═══ Record set

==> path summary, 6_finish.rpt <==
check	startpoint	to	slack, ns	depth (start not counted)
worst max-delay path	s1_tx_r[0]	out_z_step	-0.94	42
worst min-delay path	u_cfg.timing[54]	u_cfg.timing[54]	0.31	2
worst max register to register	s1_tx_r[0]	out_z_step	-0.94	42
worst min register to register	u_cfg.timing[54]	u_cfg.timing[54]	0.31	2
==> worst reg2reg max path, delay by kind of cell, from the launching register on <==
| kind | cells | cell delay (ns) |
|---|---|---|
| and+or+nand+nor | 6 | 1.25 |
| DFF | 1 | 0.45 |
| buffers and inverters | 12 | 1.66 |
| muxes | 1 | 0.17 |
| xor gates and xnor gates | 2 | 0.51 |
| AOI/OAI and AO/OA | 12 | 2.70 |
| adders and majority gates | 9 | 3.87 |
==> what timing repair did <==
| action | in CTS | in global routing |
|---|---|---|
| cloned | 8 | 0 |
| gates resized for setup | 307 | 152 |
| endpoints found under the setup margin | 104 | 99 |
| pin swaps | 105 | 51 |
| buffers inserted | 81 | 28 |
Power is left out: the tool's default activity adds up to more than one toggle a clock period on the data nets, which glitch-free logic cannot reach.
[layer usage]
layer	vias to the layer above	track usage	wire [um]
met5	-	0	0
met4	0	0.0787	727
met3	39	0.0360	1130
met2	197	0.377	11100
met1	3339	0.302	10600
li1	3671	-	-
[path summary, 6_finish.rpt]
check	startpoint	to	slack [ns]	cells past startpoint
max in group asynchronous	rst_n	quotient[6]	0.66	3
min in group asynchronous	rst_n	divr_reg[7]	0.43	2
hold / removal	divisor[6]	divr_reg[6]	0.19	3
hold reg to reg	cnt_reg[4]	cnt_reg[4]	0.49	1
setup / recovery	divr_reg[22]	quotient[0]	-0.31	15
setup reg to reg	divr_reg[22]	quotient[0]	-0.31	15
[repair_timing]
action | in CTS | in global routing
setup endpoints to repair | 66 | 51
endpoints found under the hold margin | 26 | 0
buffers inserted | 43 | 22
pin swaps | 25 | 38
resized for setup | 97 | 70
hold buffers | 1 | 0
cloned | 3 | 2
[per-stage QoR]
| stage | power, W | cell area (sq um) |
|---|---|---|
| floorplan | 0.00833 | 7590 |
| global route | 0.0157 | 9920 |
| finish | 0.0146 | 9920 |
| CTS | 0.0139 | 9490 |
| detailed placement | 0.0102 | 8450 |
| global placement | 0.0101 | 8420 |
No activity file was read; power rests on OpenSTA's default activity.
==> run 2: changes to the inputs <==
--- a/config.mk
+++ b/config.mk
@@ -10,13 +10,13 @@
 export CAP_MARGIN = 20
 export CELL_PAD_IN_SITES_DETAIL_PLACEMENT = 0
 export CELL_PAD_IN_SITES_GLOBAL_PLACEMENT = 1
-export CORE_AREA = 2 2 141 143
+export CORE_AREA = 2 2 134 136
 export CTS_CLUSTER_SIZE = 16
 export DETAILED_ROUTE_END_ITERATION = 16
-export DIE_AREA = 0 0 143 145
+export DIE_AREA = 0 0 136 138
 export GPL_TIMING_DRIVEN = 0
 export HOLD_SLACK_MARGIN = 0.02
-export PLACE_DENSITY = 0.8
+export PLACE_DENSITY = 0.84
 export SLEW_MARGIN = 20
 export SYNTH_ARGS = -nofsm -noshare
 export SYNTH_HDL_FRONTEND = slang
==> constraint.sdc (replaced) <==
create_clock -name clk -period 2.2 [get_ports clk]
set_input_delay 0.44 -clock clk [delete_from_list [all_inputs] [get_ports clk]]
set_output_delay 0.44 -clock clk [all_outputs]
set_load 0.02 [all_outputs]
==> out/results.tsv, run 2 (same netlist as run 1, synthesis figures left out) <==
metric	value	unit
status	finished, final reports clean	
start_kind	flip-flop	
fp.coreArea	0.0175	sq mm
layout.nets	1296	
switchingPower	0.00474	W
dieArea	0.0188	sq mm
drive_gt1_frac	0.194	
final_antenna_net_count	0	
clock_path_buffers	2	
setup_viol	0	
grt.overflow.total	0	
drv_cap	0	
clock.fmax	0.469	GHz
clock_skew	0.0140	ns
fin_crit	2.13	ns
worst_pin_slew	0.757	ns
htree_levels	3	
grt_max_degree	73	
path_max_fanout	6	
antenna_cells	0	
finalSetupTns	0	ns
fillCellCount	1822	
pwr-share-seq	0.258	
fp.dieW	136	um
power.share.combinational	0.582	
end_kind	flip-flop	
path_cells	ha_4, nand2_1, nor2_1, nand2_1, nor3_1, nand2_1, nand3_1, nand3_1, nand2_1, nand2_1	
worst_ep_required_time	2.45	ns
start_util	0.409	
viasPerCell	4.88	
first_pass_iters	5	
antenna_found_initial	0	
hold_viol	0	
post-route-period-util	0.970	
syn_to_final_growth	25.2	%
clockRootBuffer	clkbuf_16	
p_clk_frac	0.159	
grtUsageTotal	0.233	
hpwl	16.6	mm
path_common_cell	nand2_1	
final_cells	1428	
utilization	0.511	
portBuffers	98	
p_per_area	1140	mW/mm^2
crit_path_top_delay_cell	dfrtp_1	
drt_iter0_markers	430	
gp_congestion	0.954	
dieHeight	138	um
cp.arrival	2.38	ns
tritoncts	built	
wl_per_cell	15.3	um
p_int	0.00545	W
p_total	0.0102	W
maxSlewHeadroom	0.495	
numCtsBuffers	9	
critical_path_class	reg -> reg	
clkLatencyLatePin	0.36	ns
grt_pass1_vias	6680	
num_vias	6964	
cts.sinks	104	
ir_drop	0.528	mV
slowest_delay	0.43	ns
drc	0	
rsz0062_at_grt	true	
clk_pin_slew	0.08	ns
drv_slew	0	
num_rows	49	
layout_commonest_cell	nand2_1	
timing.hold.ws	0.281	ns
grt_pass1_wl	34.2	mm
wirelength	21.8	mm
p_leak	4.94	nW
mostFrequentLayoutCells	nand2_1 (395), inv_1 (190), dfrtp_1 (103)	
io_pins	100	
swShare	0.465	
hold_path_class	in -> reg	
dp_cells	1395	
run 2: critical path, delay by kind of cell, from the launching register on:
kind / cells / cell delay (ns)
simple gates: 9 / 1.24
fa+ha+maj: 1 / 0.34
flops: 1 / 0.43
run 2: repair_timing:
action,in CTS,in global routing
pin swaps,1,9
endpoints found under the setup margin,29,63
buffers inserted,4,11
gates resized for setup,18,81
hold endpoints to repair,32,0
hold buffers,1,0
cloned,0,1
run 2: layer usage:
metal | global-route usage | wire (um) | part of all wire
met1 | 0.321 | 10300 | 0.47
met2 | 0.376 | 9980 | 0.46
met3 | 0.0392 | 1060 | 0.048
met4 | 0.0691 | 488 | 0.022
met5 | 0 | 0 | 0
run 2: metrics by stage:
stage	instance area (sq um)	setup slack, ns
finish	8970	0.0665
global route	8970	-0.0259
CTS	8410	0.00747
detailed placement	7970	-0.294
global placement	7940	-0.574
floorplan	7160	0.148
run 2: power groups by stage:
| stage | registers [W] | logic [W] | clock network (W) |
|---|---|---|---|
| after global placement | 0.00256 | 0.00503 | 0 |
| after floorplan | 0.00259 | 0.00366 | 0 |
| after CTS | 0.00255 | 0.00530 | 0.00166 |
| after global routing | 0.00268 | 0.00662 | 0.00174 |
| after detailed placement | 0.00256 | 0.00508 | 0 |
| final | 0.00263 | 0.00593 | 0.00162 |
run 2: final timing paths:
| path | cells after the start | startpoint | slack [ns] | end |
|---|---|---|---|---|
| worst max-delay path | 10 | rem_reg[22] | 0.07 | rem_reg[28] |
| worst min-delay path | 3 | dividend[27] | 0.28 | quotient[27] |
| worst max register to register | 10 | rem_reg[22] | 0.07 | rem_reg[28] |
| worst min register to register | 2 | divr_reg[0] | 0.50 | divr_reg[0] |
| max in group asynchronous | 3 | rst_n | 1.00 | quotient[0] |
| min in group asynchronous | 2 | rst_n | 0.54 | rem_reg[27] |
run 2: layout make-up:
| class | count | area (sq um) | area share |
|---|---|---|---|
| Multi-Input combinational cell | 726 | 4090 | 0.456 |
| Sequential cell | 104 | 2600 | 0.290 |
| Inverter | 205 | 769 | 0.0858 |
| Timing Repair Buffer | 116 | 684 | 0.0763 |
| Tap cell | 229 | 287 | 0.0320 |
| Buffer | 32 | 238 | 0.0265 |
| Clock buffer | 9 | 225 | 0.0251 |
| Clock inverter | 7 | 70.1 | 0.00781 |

══════

The lines above from the one containing "cloned | 8 | 0 |" through the one containing "hold buffers | 1 | 0" are to be set down exactly, and no others.

| cloned | 8 | 0 |
| gates resized for setup | 307 | 152 |
| endpoints found under the setup margin | 104 | 99 |
| pin swaps | 105 | 51 |
| buffers inserted | 81 | 28 |
Power is left out: the tool's default activity adds up to more than one toggle a clock period on the data nets, which glitch-free logic cannot reach.
[layer usage]
layer	vias to the layer above	track usage	wire [um]
met5	-	0	0
met4	0	0.0787	727
met3	39	0.0360	1130
met2	197	0.377	11100
met1	3339	0.302	10600
li1	3671	-	-
[path summary, 6_finish.rpt]
check	startpoint	to	slack [ns]	cells past startpoint
max in group asynchronous	rst_n	quotient[6]	0.66	3
min in group asynchronous	rst_n	divr_reg[7]	0.43	2
hold / removal	divisor[6]	divr_reg[6]	0.19	3
hold reg to reg	cnt_reg[4]	cnt_reg[4]	0.49	1
setup / recovery	divr_reg[22]	quotient[0]	-0.31	15
setup reg to reg	divr_reg[22]	quotient[0]	-0.31	15
[repair_timing]
action | in CTS | in global routing
setup endpoints to repair | 66 | 51
endpoints found under the hold margin | 26 | 0
buffers inserted | 43 | 22
pin swaps | 25 | 38
resized for setup | 97 | 70
hold buffers | 1 | 0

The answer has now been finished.